What the task requires >>
Return all lines of the data in which the string "delays" occurs.

Stored data entries:
^^^^^^^^^^^^^^^^
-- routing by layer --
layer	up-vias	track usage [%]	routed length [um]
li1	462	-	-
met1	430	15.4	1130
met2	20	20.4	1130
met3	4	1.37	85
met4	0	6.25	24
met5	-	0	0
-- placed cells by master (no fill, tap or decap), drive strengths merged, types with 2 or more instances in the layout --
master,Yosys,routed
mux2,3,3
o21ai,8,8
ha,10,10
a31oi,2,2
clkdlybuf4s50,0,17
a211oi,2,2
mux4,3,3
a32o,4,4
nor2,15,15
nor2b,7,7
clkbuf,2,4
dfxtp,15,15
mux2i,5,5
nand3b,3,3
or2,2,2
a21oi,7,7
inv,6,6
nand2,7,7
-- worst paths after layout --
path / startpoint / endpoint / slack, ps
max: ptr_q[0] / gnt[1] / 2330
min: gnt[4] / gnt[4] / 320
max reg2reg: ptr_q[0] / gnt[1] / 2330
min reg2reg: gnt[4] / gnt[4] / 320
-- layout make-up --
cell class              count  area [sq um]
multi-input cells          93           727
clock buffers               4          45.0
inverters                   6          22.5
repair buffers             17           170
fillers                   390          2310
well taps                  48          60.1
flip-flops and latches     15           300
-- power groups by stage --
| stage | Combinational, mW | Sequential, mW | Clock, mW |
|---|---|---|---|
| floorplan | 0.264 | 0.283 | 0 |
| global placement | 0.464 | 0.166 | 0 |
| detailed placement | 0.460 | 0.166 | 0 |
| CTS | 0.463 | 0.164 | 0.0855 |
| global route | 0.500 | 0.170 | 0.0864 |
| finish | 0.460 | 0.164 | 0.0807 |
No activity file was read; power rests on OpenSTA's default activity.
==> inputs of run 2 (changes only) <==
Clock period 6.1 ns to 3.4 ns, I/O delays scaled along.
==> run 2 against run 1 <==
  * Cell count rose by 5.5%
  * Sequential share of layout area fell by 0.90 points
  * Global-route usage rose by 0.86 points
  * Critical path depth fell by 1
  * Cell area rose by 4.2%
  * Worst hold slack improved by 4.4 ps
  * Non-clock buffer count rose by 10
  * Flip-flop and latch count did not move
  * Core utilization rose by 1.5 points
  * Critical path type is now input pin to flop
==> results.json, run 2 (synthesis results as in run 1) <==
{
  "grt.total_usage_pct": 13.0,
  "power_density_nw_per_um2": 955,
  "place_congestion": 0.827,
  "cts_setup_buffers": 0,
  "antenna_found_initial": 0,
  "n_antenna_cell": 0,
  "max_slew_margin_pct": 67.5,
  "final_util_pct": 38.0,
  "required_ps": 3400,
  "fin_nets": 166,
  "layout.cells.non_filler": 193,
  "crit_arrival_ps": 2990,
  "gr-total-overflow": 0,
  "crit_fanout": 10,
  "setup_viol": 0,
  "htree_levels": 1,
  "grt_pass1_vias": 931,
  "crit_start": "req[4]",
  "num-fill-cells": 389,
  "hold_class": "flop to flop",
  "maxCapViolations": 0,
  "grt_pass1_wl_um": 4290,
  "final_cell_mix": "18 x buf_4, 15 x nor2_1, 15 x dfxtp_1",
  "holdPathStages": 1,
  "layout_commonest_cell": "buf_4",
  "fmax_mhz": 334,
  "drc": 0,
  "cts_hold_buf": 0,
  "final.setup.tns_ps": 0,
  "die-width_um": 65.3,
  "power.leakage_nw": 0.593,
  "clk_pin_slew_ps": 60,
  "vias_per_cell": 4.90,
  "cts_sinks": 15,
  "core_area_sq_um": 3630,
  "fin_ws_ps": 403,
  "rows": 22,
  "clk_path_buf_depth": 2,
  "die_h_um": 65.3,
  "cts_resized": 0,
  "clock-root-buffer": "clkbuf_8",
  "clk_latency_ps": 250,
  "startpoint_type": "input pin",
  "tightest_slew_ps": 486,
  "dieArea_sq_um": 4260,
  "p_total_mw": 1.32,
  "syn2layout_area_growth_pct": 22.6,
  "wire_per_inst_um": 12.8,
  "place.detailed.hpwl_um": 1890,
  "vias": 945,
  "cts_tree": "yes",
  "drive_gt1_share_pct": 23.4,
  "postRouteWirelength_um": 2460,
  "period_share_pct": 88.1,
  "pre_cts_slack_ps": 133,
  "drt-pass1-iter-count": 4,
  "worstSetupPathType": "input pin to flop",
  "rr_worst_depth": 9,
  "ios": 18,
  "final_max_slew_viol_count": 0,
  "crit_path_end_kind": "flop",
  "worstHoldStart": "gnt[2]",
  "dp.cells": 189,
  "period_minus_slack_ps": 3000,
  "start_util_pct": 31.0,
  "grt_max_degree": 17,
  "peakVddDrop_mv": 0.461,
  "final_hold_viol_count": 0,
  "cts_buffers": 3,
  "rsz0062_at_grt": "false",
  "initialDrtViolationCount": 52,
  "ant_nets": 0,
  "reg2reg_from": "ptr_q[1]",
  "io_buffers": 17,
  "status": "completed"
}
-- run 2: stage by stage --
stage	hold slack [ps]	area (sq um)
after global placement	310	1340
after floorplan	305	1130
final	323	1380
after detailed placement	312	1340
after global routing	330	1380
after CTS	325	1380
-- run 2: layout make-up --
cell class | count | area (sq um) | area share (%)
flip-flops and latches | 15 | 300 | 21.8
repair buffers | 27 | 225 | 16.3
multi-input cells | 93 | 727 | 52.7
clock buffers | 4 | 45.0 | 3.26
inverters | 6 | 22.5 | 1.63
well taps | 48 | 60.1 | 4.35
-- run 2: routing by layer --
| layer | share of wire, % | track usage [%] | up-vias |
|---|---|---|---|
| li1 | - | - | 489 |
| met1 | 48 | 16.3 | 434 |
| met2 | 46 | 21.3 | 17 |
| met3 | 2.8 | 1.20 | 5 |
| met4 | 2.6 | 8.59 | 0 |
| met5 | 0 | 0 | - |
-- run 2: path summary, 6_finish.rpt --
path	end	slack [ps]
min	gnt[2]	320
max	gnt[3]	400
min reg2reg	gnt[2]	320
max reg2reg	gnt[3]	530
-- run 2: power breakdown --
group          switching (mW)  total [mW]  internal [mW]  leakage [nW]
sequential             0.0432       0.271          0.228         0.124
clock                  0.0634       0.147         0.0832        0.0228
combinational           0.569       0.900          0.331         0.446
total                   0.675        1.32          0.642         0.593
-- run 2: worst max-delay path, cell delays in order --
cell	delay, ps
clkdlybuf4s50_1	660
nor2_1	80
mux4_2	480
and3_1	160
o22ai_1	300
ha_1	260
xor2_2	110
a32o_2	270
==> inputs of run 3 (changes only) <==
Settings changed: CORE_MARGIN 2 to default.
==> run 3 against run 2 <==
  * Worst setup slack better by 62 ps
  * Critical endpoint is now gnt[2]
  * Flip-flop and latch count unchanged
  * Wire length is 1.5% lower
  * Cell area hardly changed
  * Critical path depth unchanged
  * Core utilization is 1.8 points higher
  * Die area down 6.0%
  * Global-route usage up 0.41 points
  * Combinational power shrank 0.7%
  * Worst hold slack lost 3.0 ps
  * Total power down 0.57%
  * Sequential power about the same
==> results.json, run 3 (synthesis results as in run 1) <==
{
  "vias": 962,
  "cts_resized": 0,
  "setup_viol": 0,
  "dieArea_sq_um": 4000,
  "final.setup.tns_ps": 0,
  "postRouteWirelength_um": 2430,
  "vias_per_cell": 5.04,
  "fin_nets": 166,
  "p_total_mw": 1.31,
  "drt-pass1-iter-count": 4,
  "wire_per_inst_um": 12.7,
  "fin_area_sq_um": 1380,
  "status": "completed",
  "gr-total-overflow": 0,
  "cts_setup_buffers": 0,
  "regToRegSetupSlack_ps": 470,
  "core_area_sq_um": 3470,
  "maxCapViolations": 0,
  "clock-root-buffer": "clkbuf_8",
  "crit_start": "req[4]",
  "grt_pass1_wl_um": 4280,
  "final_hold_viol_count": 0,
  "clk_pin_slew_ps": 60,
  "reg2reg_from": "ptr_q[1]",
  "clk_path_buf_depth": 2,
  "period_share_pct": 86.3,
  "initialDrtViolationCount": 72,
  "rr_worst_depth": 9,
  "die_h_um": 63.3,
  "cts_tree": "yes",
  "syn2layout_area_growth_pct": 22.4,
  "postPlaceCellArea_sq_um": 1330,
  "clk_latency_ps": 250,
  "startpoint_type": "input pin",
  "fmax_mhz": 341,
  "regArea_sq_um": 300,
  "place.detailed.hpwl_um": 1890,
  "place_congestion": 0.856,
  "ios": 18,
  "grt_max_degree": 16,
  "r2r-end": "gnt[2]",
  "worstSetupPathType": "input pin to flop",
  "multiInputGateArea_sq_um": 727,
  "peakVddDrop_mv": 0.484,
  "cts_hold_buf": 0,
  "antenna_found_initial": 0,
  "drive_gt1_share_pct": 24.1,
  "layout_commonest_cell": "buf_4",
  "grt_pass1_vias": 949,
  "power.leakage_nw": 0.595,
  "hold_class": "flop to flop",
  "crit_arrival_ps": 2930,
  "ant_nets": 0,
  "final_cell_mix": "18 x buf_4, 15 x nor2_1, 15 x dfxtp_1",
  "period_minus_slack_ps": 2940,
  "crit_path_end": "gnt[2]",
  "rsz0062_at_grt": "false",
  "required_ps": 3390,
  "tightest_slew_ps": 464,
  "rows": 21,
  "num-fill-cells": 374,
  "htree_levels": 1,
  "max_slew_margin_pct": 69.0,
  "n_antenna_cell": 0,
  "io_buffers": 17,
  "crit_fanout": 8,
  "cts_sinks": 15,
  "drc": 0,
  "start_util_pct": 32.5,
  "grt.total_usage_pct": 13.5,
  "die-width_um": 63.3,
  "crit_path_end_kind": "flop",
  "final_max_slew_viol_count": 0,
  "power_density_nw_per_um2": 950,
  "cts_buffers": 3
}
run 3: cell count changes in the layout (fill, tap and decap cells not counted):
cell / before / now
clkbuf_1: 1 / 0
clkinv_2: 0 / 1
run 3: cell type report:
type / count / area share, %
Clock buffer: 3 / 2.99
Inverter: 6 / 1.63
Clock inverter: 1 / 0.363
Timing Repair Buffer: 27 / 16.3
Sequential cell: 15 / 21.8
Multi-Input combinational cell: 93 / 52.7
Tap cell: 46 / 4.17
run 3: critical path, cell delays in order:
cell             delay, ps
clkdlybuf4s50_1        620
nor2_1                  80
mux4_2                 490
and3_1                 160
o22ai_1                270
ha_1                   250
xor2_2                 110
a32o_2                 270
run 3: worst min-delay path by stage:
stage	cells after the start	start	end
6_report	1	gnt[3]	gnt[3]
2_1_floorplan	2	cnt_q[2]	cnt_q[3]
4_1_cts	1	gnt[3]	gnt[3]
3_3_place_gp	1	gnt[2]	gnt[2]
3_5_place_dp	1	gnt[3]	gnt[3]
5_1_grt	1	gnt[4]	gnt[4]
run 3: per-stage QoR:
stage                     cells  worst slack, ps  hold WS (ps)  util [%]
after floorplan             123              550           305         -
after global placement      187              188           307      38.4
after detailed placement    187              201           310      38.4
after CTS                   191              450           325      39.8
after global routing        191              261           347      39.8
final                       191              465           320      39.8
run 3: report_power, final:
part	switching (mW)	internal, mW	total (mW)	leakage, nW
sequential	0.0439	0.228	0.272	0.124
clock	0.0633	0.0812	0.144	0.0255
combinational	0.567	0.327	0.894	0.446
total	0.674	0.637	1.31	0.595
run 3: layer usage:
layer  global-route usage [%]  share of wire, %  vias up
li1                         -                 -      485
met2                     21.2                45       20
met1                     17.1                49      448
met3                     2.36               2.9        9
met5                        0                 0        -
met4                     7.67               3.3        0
^^^^^^^^^^^^^^^^
Response area >>
Clock period 6.1 ns to 3.4 ns, I/O delays scaled along.
-- run 2: worst max-delay path, cell delays in order --
run 3: critical path, cell delays in order:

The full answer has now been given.